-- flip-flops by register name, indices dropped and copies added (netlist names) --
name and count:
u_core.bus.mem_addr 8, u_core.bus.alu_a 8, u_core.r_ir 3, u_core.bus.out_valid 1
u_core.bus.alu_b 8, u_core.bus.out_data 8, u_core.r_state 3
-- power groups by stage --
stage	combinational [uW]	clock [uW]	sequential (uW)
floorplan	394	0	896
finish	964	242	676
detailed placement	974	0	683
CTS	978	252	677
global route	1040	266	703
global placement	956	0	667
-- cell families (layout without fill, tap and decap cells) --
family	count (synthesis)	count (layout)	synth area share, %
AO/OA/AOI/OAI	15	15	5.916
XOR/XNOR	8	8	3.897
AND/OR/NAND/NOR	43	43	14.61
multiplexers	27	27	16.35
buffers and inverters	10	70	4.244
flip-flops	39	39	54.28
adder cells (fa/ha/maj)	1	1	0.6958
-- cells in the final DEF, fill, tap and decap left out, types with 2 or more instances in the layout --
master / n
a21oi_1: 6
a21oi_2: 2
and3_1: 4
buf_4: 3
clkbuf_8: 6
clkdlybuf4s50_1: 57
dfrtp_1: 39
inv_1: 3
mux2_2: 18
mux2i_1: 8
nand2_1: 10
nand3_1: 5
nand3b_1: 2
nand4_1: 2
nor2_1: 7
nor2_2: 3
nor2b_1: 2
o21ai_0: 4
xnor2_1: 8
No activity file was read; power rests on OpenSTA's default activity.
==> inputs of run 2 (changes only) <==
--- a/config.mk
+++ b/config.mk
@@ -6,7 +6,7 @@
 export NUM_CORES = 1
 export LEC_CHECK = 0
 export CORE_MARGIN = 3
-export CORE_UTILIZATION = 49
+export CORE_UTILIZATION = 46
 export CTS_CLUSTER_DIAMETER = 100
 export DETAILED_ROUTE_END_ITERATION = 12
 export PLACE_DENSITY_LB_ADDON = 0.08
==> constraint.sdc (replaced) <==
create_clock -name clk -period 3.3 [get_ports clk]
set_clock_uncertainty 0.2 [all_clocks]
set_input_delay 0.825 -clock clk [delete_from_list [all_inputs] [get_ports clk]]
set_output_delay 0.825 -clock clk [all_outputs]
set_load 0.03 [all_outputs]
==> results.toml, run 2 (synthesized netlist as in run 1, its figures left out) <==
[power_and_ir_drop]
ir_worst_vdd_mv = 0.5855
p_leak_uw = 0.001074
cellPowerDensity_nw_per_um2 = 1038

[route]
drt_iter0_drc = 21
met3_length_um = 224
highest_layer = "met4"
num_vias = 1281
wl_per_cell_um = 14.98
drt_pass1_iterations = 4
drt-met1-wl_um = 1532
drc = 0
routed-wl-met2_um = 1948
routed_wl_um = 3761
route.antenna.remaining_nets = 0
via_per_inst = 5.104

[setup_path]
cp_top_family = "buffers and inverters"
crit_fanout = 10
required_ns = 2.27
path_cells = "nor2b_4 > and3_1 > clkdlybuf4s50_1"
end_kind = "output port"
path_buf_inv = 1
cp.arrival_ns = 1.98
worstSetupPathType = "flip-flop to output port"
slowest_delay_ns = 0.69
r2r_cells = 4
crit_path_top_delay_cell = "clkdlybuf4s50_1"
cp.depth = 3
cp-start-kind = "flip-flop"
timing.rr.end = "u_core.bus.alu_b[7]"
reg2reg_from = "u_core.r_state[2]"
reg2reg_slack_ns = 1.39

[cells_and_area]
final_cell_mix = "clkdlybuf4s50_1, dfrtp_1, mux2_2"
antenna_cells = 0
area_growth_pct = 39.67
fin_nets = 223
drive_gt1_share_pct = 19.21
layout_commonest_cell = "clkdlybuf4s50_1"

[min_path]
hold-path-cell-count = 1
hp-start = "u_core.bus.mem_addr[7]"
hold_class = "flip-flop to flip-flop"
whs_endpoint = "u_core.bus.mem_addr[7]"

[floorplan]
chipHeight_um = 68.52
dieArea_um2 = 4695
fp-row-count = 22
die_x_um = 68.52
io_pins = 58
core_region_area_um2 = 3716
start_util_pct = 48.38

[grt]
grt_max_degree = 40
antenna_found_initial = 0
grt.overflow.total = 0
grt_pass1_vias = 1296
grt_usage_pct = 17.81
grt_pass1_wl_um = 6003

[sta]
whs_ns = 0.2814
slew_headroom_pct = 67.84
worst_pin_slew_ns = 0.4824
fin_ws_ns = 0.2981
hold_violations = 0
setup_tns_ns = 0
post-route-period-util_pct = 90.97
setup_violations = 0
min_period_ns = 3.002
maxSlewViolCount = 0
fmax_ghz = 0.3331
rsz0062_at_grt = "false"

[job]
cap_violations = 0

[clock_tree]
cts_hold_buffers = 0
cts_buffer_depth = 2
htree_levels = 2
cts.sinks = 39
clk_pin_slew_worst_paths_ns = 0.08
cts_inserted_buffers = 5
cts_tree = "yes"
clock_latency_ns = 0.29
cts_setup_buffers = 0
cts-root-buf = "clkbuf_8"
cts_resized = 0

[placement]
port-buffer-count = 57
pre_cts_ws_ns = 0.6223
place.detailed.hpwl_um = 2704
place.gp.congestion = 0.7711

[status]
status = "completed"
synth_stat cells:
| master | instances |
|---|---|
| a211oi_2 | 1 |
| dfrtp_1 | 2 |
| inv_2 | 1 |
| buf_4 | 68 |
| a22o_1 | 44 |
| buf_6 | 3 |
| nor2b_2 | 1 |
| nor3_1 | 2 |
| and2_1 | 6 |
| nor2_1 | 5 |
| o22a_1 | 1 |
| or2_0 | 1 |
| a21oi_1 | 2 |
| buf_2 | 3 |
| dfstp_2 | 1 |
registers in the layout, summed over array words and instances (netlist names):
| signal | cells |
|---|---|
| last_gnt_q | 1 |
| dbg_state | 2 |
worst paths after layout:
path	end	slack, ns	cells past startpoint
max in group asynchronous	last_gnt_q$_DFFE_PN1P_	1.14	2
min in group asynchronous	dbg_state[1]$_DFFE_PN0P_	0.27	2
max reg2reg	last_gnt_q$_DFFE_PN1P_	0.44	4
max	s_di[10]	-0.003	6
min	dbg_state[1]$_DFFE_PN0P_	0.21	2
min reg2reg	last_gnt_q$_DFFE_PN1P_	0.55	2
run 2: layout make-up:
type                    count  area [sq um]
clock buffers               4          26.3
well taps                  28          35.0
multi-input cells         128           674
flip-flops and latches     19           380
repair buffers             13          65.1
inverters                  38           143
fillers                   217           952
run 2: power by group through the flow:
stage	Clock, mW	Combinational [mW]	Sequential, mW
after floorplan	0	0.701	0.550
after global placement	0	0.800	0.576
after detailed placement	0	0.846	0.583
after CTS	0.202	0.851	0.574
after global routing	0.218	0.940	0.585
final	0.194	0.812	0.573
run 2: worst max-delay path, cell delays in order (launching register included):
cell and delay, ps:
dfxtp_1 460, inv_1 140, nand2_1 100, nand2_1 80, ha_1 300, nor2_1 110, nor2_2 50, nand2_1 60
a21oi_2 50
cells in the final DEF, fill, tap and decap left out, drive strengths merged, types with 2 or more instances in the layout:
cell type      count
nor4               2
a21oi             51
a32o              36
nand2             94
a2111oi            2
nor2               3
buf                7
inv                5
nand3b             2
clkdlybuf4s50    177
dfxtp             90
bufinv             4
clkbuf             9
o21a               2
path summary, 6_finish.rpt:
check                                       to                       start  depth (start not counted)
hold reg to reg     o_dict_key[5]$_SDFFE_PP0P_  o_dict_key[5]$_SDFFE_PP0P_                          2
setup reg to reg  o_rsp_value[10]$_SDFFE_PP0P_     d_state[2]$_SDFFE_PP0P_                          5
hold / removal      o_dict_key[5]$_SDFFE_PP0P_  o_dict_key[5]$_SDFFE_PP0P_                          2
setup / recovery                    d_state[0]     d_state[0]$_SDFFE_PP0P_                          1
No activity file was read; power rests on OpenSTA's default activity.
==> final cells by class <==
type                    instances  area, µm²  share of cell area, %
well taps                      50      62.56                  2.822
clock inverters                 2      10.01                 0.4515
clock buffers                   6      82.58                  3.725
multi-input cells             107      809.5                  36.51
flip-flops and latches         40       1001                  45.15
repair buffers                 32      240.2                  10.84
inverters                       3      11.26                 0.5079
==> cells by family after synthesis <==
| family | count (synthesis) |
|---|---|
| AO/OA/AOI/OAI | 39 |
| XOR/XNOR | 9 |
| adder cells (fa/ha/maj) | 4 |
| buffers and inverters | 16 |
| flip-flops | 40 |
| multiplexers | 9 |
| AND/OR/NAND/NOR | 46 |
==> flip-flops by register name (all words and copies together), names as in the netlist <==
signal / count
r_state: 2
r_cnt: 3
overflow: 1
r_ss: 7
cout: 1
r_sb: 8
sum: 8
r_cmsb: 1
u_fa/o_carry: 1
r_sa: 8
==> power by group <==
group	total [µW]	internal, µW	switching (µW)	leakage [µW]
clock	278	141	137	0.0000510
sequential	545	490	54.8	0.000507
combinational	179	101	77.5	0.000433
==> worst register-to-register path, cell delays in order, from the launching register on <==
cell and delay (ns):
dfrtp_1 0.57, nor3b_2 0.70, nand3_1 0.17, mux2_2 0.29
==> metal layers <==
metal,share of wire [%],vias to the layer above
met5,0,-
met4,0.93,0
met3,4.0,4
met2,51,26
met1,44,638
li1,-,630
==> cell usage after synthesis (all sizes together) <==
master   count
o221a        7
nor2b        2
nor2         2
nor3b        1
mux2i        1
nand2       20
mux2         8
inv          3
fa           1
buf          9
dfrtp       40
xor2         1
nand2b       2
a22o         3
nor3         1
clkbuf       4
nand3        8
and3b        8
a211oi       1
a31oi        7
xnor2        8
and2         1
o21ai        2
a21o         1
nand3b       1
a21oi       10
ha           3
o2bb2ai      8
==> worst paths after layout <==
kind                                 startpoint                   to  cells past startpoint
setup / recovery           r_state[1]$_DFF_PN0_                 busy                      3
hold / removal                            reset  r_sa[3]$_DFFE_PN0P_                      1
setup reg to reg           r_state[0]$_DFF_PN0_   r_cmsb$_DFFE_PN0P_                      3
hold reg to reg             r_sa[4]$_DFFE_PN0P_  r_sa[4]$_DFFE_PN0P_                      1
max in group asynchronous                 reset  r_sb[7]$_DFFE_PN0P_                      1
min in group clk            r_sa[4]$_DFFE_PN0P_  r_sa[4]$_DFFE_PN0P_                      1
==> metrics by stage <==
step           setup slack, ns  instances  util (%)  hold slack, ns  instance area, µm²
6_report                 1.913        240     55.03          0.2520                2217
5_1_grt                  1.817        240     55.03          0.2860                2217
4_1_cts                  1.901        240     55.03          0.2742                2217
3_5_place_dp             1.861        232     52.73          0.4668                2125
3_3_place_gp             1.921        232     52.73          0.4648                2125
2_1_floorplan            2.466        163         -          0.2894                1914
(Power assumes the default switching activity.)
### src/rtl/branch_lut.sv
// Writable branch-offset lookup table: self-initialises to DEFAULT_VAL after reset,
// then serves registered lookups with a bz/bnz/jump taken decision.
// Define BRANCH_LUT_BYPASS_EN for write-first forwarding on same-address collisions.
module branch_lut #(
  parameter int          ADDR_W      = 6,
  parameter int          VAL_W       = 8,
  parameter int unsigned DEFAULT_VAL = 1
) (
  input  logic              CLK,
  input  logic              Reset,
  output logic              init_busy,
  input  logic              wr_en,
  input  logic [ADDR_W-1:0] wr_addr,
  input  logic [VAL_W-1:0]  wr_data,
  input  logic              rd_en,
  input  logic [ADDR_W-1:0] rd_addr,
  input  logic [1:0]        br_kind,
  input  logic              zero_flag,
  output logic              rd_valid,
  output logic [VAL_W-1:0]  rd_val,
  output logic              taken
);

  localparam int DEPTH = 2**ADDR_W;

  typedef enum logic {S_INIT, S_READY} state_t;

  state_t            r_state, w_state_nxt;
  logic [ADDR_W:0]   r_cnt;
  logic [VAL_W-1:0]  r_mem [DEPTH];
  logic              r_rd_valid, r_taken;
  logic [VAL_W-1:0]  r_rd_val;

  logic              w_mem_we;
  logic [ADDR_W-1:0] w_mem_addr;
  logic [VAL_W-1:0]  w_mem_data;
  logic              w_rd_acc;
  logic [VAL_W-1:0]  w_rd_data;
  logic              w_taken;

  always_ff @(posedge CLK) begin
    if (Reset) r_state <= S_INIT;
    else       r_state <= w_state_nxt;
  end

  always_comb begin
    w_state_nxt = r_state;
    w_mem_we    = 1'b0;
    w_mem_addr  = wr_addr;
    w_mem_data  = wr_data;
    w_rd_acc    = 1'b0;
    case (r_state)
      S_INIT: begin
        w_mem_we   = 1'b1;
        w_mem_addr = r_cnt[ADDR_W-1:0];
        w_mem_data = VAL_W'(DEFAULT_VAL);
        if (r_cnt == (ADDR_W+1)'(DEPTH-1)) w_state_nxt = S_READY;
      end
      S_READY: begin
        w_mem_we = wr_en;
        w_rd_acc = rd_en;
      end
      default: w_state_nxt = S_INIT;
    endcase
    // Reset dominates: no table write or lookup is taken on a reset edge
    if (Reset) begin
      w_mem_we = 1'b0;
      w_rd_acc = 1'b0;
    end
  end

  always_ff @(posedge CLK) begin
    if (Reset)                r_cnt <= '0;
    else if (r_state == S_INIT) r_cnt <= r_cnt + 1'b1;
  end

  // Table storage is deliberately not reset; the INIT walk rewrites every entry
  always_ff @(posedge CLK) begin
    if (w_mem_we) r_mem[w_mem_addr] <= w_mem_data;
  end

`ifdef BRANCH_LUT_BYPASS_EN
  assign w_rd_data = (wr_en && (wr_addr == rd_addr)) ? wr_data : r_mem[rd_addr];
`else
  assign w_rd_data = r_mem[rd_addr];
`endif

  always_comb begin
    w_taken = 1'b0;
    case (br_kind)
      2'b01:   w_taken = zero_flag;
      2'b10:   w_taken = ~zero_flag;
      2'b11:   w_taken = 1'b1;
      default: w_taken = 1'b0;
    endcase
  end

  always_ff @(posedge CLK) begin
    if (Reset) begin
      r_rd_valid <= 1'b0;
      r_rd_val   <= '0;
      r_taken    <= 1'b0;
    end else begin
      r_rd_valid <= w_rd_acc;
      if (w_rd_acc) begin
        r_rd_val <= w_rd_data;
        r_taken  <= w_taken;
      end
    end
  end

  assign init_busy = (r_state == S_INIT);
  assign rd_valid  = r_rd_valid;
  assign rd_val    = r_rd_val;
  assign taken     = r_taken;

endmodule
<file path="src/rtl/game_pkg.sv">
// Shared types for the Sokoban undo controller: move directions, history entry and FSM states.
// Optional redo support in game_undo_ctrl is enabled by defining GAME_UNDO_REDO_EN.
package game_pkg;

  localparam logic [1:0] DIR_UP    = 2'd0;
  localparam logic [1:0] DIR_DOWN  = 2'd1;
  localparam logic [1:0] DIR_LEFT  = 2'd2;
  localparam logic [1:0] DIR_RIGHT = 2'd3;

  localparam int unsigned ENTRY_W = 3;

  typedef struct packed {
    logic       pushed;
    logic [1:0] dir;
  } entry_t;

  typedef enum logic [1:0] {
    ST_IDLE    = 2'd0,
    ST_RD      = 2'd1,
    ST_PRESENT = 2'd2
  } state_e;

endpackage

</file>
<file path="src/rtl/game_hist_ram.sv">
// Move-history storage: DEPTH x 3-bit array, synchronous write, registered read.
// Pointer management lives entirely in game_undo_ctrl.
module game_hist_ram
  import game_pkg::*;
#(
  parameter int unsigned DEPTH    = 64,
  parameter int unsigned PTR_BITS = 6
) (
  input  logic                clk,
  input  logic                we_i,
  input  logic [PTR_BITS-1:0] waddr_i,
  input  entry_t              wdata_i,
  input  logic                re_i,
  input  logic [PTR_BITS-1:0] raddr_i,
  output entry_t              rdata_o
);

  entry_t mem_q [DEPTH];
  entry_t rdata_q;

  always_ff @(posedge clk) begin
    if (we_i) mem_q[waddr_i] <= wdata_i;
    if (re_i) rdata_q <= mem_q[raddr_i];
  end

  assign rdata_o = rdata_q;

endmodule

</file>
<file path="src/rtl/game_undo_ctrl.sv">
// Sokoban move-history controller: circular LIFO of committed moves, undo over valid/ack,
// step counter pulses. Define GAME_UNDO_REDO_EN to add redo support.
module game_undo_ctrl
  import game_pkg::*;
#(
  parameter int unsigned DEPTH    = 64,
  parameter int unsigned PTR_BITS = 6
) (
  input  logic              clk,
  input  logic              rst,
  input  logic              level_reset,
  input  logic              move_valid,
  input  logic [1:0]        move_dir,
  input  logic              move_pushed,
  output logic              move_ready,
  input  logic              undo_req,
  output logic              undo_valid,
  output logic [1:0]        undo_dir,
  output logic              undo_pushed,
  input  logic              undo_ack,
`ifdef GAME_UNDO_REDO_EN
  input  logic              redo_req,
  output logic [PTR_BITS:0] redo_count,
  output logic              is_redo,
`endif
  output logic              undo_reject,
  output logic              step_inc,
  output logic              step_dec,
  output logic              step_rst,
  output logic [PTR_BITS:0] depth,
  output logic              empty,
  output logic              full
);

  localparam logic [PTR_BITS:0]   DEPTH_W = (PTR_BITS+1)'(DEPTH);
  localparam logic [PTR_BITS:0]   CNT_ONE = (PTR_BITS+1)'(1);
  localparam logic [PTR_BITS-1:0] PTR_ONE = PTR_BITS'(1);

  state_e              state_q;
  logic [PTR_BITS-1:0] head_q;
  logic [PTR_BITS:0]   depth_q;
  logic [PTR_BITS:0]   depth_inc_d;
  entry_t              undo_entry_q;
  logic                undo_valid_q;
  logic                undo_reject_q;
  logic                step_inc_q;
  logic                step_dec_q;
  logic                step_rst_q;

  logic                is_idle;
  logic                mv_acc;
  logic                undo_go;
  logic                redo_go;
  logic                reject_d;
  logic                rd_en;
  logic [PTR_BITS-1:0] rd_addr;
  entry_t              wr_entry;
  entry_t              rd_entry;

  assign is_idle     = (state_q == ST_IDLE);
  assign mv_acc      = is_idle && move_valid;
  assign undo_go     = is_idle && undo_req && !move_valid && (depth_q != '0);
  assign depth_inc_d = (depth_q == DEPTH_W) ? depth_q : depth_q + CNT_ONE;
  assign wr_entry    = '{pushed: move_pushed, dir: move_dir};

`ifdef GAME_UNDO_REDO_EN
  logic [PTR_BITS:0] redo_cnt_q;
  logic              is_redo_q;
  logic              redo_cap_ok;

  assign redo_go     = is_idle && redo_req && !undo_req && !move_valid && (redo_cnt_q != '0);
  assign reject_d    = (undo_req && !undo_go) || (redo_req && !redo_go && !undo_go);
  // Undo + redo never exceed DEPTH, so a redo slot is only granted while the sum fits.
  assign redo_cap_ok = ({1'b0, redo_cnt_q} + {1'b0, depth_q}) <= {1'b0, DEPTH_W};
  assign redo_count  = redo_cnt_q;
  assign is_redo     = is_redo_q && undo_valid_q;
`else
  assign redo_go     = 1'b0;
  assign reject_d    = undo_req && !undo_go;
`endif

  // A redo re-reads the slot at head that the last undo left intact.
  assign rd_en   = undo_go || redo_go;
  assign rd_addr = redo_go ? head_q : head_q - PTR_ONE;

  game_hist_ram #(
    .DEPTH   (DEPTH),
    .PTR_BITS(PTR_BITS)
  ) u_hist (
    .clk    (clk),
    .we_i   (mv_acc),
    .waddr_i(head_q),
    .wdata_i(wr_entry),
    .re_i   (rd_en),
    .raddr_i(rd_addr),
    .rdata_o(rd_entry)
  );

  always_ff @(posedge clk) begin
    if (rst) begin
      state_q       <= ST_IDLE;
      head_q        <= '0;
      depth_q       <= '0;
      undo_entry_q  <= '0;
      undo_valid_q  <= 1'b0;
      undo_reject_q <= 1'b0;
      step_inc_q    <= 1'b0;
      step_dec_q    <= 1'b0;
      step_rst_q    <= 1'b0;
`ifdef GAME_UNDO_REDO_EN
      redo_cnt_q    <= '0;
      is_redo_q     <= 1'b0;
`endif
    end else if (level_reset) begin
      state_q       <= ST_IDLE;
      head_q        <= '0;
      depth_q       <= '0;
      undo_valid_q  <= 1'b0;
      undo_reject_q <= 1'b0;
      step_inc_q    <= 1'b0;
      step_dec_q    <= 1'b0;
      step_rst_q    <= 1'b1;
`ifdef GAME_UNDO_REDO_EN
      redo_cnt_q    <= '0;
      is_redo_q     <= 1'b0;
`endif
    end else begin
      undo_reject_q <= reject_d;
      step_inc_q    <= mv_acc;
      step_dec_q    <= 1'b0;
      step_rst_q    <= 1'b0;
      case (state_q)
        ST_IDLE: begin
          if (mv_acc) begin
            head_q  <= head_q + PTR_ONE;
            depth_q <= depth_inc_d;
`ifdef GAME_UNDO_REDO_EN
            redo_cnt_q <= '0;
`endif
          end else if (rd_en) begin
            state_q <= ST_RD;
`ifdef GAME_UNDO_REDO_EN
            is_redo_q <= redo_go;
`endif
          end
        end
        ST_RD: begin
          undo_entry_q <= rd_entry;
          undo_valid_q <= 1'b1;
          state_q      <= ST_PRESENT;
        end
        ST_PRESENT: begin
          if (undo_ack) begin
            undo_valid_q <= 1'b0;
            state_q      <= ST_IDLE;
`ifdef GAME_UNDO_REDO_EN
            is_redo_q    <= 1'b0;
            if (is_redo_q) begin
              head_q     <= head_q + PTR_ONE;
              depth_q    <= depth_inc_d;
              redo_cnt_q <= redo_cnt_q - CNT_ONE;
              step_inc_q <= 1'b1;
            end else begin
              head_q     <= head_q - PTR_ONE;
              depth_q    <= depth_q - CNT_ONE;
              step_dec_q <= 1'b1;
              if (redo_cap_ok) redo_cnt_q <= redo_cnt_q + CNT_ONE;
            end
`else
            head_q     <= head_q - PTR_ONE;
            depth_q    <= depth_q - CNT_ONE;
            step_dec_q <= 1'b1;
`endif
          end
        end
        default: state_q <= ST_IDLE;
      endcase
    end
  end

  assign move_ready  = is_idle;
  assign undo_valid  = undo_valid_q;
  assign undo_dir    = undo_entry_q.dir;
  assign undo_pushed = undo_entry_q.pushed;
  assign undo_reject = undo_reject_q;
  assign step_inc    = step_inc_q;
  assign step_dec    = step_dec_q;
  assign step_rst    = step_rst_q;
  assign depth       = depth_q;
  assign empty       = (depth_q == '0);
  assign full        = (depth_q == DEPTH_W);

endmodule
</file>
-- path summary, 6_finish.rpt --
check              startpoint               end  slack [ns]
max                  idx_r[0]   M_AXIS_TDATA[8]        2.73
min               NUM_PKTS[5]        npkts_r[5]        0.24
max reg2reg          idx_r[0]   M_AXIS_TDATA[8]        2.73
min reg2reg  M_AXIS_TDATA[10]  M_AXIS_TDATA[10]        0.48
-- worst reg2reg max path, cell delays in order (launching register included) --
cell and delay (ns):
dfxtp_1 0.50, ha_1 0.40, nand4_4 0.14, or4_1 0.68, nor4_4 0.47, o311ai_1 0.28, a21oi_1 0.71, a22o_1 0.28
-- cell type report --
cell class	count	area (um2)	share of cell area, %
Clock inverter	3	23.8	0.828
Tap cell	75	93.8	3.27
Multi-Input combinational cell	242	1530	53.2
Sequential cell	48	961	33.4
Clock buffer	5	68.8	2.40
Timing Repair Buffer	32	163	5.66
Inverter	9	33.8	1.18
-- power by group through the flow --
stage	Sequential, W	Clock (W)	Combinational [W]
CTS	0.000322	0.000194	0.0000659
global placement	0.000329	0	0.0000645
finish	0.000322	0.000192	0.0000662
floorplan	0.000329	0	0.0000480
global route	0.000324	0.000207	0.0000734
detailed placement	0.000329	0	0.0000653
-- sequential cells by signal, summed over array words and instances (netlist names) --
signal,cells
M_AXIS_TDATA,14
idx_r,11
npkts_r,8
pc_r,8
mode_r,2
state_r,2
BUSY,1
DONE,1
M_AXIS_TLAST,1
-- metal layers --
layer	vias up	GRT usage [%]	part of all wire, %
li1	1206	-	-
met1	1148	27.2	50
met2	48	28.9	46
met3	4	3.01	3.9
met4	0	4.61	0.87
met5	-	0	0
::::
WHAT THIS TASK INVOLVES:
In the entries above, some lines may contain the string "export"; report how many, without additional comment.

EXERCISE OUTPUT:
8